# IUI without clomid



## Mrs_Fox (Jan 4, 2013)

Hey ladies! Looking for some advice. About to embark on another round of IUI. We've had 2 failed attempts where DH was unable to produce a sample so had to be cancelled, then we had the round before Christmas cancelled because of risk of OHSS.

We've been using clomid and then ovitrelle trigger, but I've not been convinced that I require the clomid even though I have PCOS because the scans are showing my ovaries are clear of cysts. It's made me feel lousy and I've also been told that clomid only assists when you have IUI and can actually make it less likely when trying naturally (which we do when we can't go ahead with the treatment).

Really my question is if I just have the scans to monitor my follies and the ovitrelle trigger, is the IUI less likely to work without the clomid?

Thanks for any advice xx


----------



## seamermaid (Sep 4, 2012)

Mrs Fox, My understanding of IUI and Clomid is that Superovulation (in your case Clomid) IUI increases the chances of success.
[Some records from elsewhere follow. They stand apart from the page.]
This is an optimization exercise on Yosys and OpenROAD, whose aim is a short achievable clock period and few clock cycles, not a production implementation.
RTL that was checked went through simulation tests only; none was proved equivalent to the original.
Power is estimated from default activity; no workload was simulated.

==> flow/design.v <==
`default_nettype none
package cache_pkg;
	localparam int addr_w = 16;
	localparam int data_w = 32;
	localparam int index_w = 4;
	localparam int tag_w = addr_w - index_w;
	localparam int lines = 1 << index_w;
	localparam int csr_sel_w = 2;
	localparam logic [csr_sel_w-1:0] csr_ctrl = 2'd0;
	localparam logic [csr_sel_w-1:0] csr_hits = 2'd1;
	localparam logic [csr_sel_w-1:0] csr_misses = 2'd2;
endpackage
`default_nettype wire
`timescale 1ns/1ps
`default_nettype none
module cache_store
(
	input  logic                           clk,
	input  logic                           rst,
	input  logic [cache_pkg::index_w-1:0]  lookup_index,
	input  logic [cache_pkg::tag_w-1:0]    lookup_tag,
	output logic                           hit,
	output logic                           victim_dirty,
	output logic [cache_pkg::tag_w-1:0]    victim_tag,
	output logic [cache_pkg::data_w-1:0]   line_data,
	input  logic                           wr_en,
	input  logic [cache_pkg::index_w-1:0]  wr_index,
	input  logic [cache_pkg::tag_w-1:0]    wr_tag,
	input  logic [cache_pkg::data_w-1:0]   wr_data,
	input  logic                           wr_dirty
);
	logic [cache_pkg::lines-1:0] valid_q;
	logic [cache_pkg::lines-1:0] dirty_q;
	logic [cache_pkg::tag_w-1:0] tag_q [cache_pkg::lines];
	logic [cache_pkg::data_w-1:0] data_q [cache_pkg::lines];
	logic [cache_pkg::lines-1:0] match;
	always_comb
		for (int i = 0; i < cache_pkg::lines; i++)
			match[i] = valid_q[i] && (tag_q[i] == lookup_tag);
	assign line_data = data_q[lookup_index];
	assign victim_tag = tag_q[lookup_index];
	assign hit = match[lookup_index];
	assign victim_dirty = valid_q[lookup_index] && dirty_q[lookup_index];
	always_ff @(posedge clk or negedge rst)
	begin
		if (!rst)
		begin
			valid_q <= '0;
			dirty_q <= '0;
		end
		else if (wr_en)
		begin
			valid_q[wr_index] <= 1'b1;
			dirty_q[wr_index] <= wr_dirty;
		end
	end
	always_ff @(posedge clk)
	begin
		if (wr_en)
		begin
			tag_q[wr_index] <= wr_tag;
			data_q[wr_index] <= wr_data;
		end
	end
endmodule
`default_nettype wire
`timescale 1ns/1ps
`default_nettype none
module cache_csr
(
	input  logic                             clk,
	input  logic                             rst,
	input  logic                             csr_req,
	input  logic                             csr_we,
	input  logic [cache_pkg::csr_sel_w-1:0]  csr_sel,
	input  logic [cache_pkg::data_w-1:0]     csr_wdata,
	output logic                             csr_ack,
	output logic [cache_pkg::data_w-1:0]     csr_rdata,
	output logic                             enable,
	input  logic                             hit_pulse,
	input  logic                             miss_pulse
);
	logic [cache_pkg::data_w-1:0] hits_q;
	logic [cache_pkg::data_w-1:0] misses_q;
	logic access;
	assign access = csr_req && !csr_ack;
	always_ff @(posedge clk or negedge rst)
	begin
		if (!rst)
		begin
			csr_ack <= 1'b0;
			enable <= 1'b1;
			hits_q <= '0;
			misses_q <= '0;
		end
		else
		begin
			csr_ack <= csr_req;
			if (access && csr_we && (csr_sel == cache_pkg::csr_ctrl))
				enable <= csr_wdata[0];
			if (access && csr_we && (csr_sel == cache_pkg::csr_hits))
				hits_q <= '0;
			else if (hit_pulse && (hits_q != '1))
				hits_q <= hits_q + 1'b1;
			if (access && csr_we && (csr_sel == cache_pkg::csr_misses))
				misses_q <= '0;
			else if (miss_pulse && (misses_q != '1))
				misses_q <= misses_q + 1'b1;
		end
	end
	always_ff @(posedge clk)
	begin
		if (access && !csr_we)
		begin
			case (csr_sel)
				cache_pkg::csr_ctrl:   csr_rdata <= {{(cache_pkg::data_w-1){1'b0}}, enable};
				cache_pkg::csr_hits:   csr_rdata <= hits_q;
				cache_pkg::csr_misses: csr_rdata <= misses_q;
				default:               csr_rdata <= '0;
			endcase
		end
	end
endmodule
`default_nettype wire
`timescale 1ns/1ps
`default_nettype none
module cache_ctrl
(
	input  logic                           clk,
	input  logic                           rst,
	input  logic                           cpu_req,
	input  logic                           cpu_we,
	input  logic [cache_pkg::addr_w-1:0]   cpu_addr,
	input  logic [cache_pkg::data_w-1:0]   cpu_wdata,
	output logic                           cpu_ack,
	output logic [cache_pkg::data_w-1:0]   cpu_rdata,
	output logic                           mem_req,
	output logic                           mem_we,
	output logic [cache_pkg::addr_w-1:0]   mem_addr,
	output logic [cache_pkg::data_w-1:0]   mem_wdata,
	input  logic                           mem_ack,
	input  logic [cache_pkg::data_w-1:0]   mem_rdata,
	input  logic                           enable,
	output logic                           hit_pulse,
	output logic                           miss_pulse,
	output logic [cache_pkg::index_w-1:0]  lookup_index,
	output logic [cache_pkg::tag_w-1:0]    lookup_tag,
	input  logic                           hit,
	input  logic                           victim_dirty,
	input  logic [cache_pkg::tag_w-1:0]    victim_tag,
	input  logic [cache_pkg::data_w-1:0]   line_data,
	output logic                           wr_en,
	output logic [cache_pkg::index_w-1:0]  wr_index,
	output logic [cache_pkg::tag_w-1:0]    wr_tag,
	output logic [cache_pkg::data_w-1:0]   wr_data,
	output logic                           wr_dirty
);
	logic idle_q;
	logic ack_q;
	logic rdw_q;
	logic fill_q;
	logic rd_pend_q;
	logic rd_wait_q;
	logic [cache_pkg::addr_w-1:0] addr_q;
	logic [cache_pkg::data_w-1:0] rdata_q;
	logic nx_valid_q;
	logic nx_we_q;
	logic [cache_pkg::addr_w-1:0] nx_addr_q;
	logic [cache_pkg::data_w-1:0] nx_wdata_q;
	logic nx_pend_q;
	logic [cache_pkg::addr_w-1:0] nx_raddr_q;
	logic start;
	logic busy;
	logic promote;
	logic full;
	logic cached;
	logic go_hit;
	logic go_cur;
	logic go_nx;
	logic mem_done;
	logic fill;
	logic victim_wb;
	logic new_we;
	logic [cache_pkg::addr_w-1:0] new_addr;
	logic [cache_pkg::data_w-1:0] new_wdata;
	assign lookup_index = cpu_addr[cache_pkg::index_w-1:0];
	assign lookup_tag = cpu_addr[cache_pkg::addr_w-1:cache_pkg::index_w];
	assign start = idle_q && cpu_req;
	assign busy = mem_req || rd_pend_q;
	assign promote = !busy && nx_valid_q;
	assign full = busy && nx_valid_q;
	assign cached = enable && hit;
	assign go_hit = start && cached;
	assign go_cur = start && !cached && !busy && !nx_valid_q;
	assign go_nx = start && !cached && cpu_we && !go_cur && !full;
	assign mem_done = mem_req && mem_ack;
	assign fill = rdw_q && fill_q && mem_ack;
	assign victim_wb = enable && victim_dirty;
	assign new_we = enable ? victim_dirty : cpu_we;
	assign new_addr = victim_wb ? {victim_tag, lookup_index} : cpu_addr;
	assign new_wdata = victim_wb ? line_data : cpu_wdata;
	assign cpu_ack = (cpu_req && ack_q) || (cpu_req && cpu_we && idle_q && !full) || (rdw_q && mem_ack);
	assign cpu_rdata = rdata_q | (mem_rdata & {cache_pkg::data_w{rdw_q}});
	always_ff @(posedge clk or negedge rst)
	begin
		if (!rst)
		begin
			idle_q <= 1'b1;
			ack_q <= 1'b0;
			rdw_q <= 1'b0;
			fill_q <= 1'b0;
			rd_pend_q <= 1'b0;
			rd_wait_q <= 1'b0;
			mem_req <= 1'b0;
			mem_we <= 1'b0;
			nx_valid_q <= 1'b0;
			wr_en <= 1'b0;
			hit_pulse <= 1'b0;
			miss_pulse <= 1'b0;
		end
		else
		begin
			wr_en <= ((go_hit || go_cur || go_nx) && enable && cpu_we) || fill;
			hit_pulse <= go_hit;
			miss_pulse <= (go_cur || go_nx) && enable;
			if (go_hit || go_nx)
			begin
				idle_q <= 1'b0;
				ack_q <= 1'b1;
			end
			else if (go_cur)
			begin
				idle_q <= 1'b0;
				ack_q <= cpu_we;
			end
			else if (ack_q && !cpu_req)
			begin
				idle_q <= 1'b1;
				ack_q <= 1'b0;
			end
			if (go_cur)
			begin
				mem_req <= 1'b1;
				if (victim_wb)
					rd_pend_q <= 1'b1;
				else
					rdw_q <= !cpu_we;
			end
			if (start && !busy && !nx_valid_q)
			begin
				fill_q <= enable;
				rd_wait_q <= !cpu_we;
				mem_we <= new_we;
			end
			if (go_nx)
				nx_valid_q <= 1'b1;
			else if (promote)
				nx_valid_q <= 1'b0;
			if (promote)
			begin
				mem_req <= 1'b1;
				mem_we <= nx_we_q;
				rd_pend_q <= nx_pend_q;
				rd_wait_q <= 1'b0;
			end
			if (mem_done)
			begin
				mem_req <= 1'b0;
				if (rdw_q)
				begin
					rdw_q <= 1'b0;
					ack_q <= 1'b1;
				end
			end
			else if (!mem_req && rd_pend_q)
			begin
				mem_req <= 1'b1;
				mem_we <= 1'b0;
				rd_pend_q <= 1'b0;
				rdw_q <= rd_wait_q;
			end
		end
	end
	always_ff @(posedge clk)
	begin
		if (start && !busy && !nx_valid_q)
		begin
			addr_q <= cpu_addr;
			mem_addr <= new_addr;
			mem_wdata <= new_wdata;
		end
		else if (promote)
		begin
			addr_q <= nx_raddr_q;
			mem_addr <= nx_addr_q;
			mem_wdata <= nx_wdata_q;
		end
		else if (!mem_req && rd_pend_q)
			mem_addr <= addr_q;
		if (start && !full)
		begin
			nx_we_q <= new_we;
			nx_addr_q <= new_addr;
			nx_wdata_q <= new_wdata;
			nx_pend_q <= victim_wb;
			nx_raddr_q <= cpu_addr;
		end
		if (start)
			rdata_q <= line_data;
		else if (rdw_q && mem_ack)
			rdata_q <= mem_rdata;
		else if (!idle_q && !ack_q)
			rdata_q <= '0;
		if (start)
		begin
			wr_index <= lookup_index;
			wr_tag <= lookup_tag;
			wr_data <= cpu_wdata;
			wr_dirty <= 1'b1;
		end
		else if (rdw_q && mem_ack)
		begin
			wr_index <= addr_q[cache_pkg::index_w-1:0];
			wr_tag <= addr_q[cache_pkg::addr_w-1:cache_pkg::index_w];
			wr_data <= mem_rdata;
			wr_dirty <= 1'b0;
		end
	end
endmodule
`default_nettype wire
`timescale 1ns/1ps
`default_nettype none
module cache_top
(
	input  logic                             clk,
	input  logic                             rst,
	input  logic                             cpu_req,
	input  logic                             cpu_we,
	input  logic [cache_pkg::addr_w-1:0]     cpu_addr,
	input  logic [cache_pkg::data_w-1:0]     cpu_wdata,
	output logic                             cpu_ack,
	output logic [cache_pkg::data_w-1:0]     cpu_rdata,
	output logic                             mem_req,
	output logic                             mem_we,
	output logic [cache_pkg::addr_w-1:0]     mem_addr,
	output logic [cache_pkg::data_w-1:0]     mem_wdata,
	input  logic                             mem_ack,
	input  logic [cache_pkg::data_w-1:0]     mem_rdata,
	input  logic                             csr_req,
	input  logic                             csr_we,
	input  logic [cache_pkg::csr_sel_w-1:0]  csr_sel,
	input  logic [cache_pkg::data_w-1:0]     csr_wdata,
	output logic                             csr_ack,
	output logic [cache_pkg::data_w-1:0]     csr_rdata
);
	logic enable;
	logic hit_pulse;
	logic miss_pulse;
	logic [cache_pkg::index_w-1:0] lookup_index;
	logic [cache_pkg::tag_w-1:0] lookup_tag;
	logic hit;
	logic victim_dirty;
	logic [cache_pkg::tag_w-1:0] victim_tag;
	logic [cache_pkg::data_w-1:0] line_data;
	logic wr_en;
	logic [cache_pkg::index_w-1:0] wr_index;
	logic [cache_pkg::tag_w-1:0] wr_tag;
	logic [cache_pkg::data_w-1:0] wr_data;
	logic wr_dirty;
	cache_ctrl i_ctrl (.*);
	cache_store i_store (.*);
	cache_csr i_csr (.*);
endmodule
`default_nettype wire
clock: 8.0 ns
lec_check: 0
cap_margin: 20
core_margin: 2
core_utilization: 40
setup_slack_margin: 5
slew_margin: 20
run.sh (not shown) runs the stock make flow with config.mk's settings and CLKGATE_MAP_FILE= SYNTH_SCRIPT=/design/flow/synth_recipe.tcl, a recipe that flattens the netlist after the stock synthesis.
Change:
--- a/flow/design.v
+++ b/flow/design.v
@@ -168,8 +168,9 @@
 	logic [cache_pkg::addr_w-1:0] nx_addr_q;
 	logic [cache_pkg::data_w-1:0] nx_wdata_q;
 	logic nx_pend_q;
 	logic [cache_pkg::addr_w-1:0] nx_raddr_q;
+	logic room_q;
 	logic start;
 	logic busy;
 	logic promote;
 	logic full;
@@ -182,8 +183,11 @@
 	logic victim_wb;
 	logic new_we;
 	logic [cache_pkg::addr_w-1:0] new_addr;
 	logic [cache_pkg::data_w-1:0] new_wdata;
+	logic mem_req_d;
+	logic rd_pend_d;
+	logic nx_valid_d;
 	assign lookup_index = cpu_addr[cache_pkg::index_w-1:0];
 	assign lookup_tag = cpu_addr[cache_pkg::addr_w-1:cache_pkg::index_w];
 	assign start = idle_q && cpu_req;
 	assign busy = mem_req || rd_pend_q;
@@ -198,9 +202,12 @@
 	assign victim_wb = enable && victim_dirty;
 	assign new_we = enable ? victim_dirty : cpu_we;
 	assign new_addr = victim_wb ? {victim_tag, lookup_index} : cpu_addr;
 	assign new_wdata = victim_wb ? line_data : cpu_wdata;
-	assign cpu_ack = (cpu_req && ack_q) || (cpu_req && cpu_we && idle_q && !full) || (rdw_q && mem_ack);
+	assign cpu_ack = (cpu_req && ack_q) || (cpu_req && cpu_we && room_q) || (rdw_q && mem_ack);
+	assign mem_req_d = (mem_req && !mem_ack) || go_cur || promote || (!mem_req && rd_pend_q);
+	assign rd_pend_d = (go_cur && victim_wb) || (promote && nx_pend_q) || (rd_pend_q && mem_req);
+	assign nx_valid_d = go_nx || (nx_valid_q && !promote);
 	assign cpu_rdata = rdata_q | (mem_rdata & {cache_pkg::data_w{rdw_q}});
 	always_ff @(posedge clk or negedge rst)
 	begin
 		if (!rst)
@@ -213,14 +220,16 @@
 			rd_wait_q <= 1'b0;
 			mem_req <= 1'b0;
 			mem_we <= 1'b0;
 			nx_valid_q <= 1'b0;
+			room_q <= 1'b1;
 			wr_en <= 1'b0;
 			hit_pulse <= 1'b0;
 			miss_pulse <= 1'b0;
 		end
 		else
 		begin
+			room_q <= !((mem_req_d || rd_pend_d) && nx_valid_d);
 			wr_en <= ((go_hit || go_cur || go_nx) && enable && cpu_we) || fill;
 			hit_pulse <= go_hit;
 			miss_pulse <= (go_cur || go_nx) && enable;
 			if (go_hit || go_nx)
Synthesized area hardly moves.
Core utilization shrinks by 0.78 points.
Power shrinks by 22%.
Final area shrinks by about 1.5%.
Sequential cell count grows by 1.
Via count is about the same.
Setup slack gets better by 0.13 ns.
Fmax grows by 3.7%.
Global-route usage shrinks by 0.46 points.
Testbench counts after the change, summed over its fixed seeds: cycles 21,218.
Function not checked in the first run of this note: the RTL went through the layout flow alone.

==> port drivers added, routing unchanged <==
No port has a modelled driver above. Below, the same layouts with a new extraction and two added sets of constraints.
Step 1 assumes that a clkbuf_16 drives the clock port and a buf_2 every other input.
Step 2 moves the port delays by t, midway between the first and last clock arrival at a register: inputs arrive t later, outputs are due t later. That takes back most of the time a late clock gives input paths.
a / b / c = ideal / step 1 / step 2; a / b = the first two.
run | t, ns | setup slack, ns | latest minus earliest clock arrival (ns) | slew at the worst register clock pin (ns) | pins driven straight from the clock port
the first run | 0.749 | 4.225 / 4.145 / 3.601 | 0.032 / 0.032 | 0.07 / 0.07 | 1
the second run | 0.774 | 4.359 / 4.303 / 3.529 | 0.036 / 0.035 | 0.06 / 0.06 | 1
After both steps setup and hold are still met in every run listed. The setup slack of the second run, which loses most, moves by -0.056 ns with the drivers and by -0.830 ns with both steps.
IUI without Superovulation success is v low - around the same as just having sex and that's why many clinics don't bother at all with it. Check out **** website for stats. 
I am not sure it's correct that Clomid make it less likely to get pregnant if you are just trying naturally. I have never heard that before. It's true that statistically clomid alone won't help if you have unexplained infertility but it doesn't lessen your chances. 
If the issue is that Clomid didn't make you feel good, perhaps you should consider asking for another type of drug to do the Superovulation? 
Hope that helps and good luck!


----------



## Mrs_Fox (Jan 4, 2013)

Thanks seaviewasia.

My cycles show that I am ovulating, so I'm not sure that I'm the one that needs the assistance you see. DH has low motility and I've been told by my consultant that clomid thickens the cervical mucus which makes it far more difficult for the little swimmers to get through when trying naturally following any IUI attempt.

Decisions decisions!

Thanks for your reply and good luck to you too x


----------



## elli78 (May 22, 2011)

hey there
clomid made me feel absolutely rotten, like a crazy witch... so you're not alone lol
i thought clomid helped you to produce eggs, i was perscribed it even though i apparently ov naturally as it gives the swimmers more targets to hit.. ie: more than one egg,...
have a chat to your clinic mine have been pretty good at explaining things to me as i'm rubbish at retaining the important information and usually ring htem back to check!! 

best of luck 
xxx


----------



## Calluna (Jun 14, 2012)

Hi Mrs Fox. Clomid can also thin the lining of your womb, especially if you use it for a while, so it may not be the best choice if you're having lots of cancelled cycles. You could maybe ask about trying different meds to help you produce more than one follicle in a cycle, or if you are ovulating reliably there should be no reason why you couldn't try a natural cycle if you want to (although as you'll see from my signature, it can take a while that way!). Good luck!


----------



## elli78 (May 22, 2011)

calluna cudnt read and run.. what a journey youve had best wishes x


----------



## Mrs_Fox (Jan 4, 2013)

Thank you ladies! 

Elli, unfortunately my clinic aren't as helpful as yours sounds. They pretty much leave us to our own devices from one month to the next with no information, no returned phone calls and when the consultant does call back she sounds bored and disinterested. Part of the reason we're switching to a private clinic, but while we wait for our appointment there we have another go with NHS.

Once we've switched clinics I think I'll ask about different drugs which might make me feel less homicidal!  

Thank you Calluna! Wow, you must have the patience of a saint  . With the clomid I had an issue with my uterine lining being too thin on the first go and OHSS on the last go so I don't think the clomid is doing me any favours physically let alone mentally! It may mean that I need a break from it before cracking on again.

Thanks for coming back to me all. Your input has really helped. Wishing you all lots of sticky baby dust   xxx


----------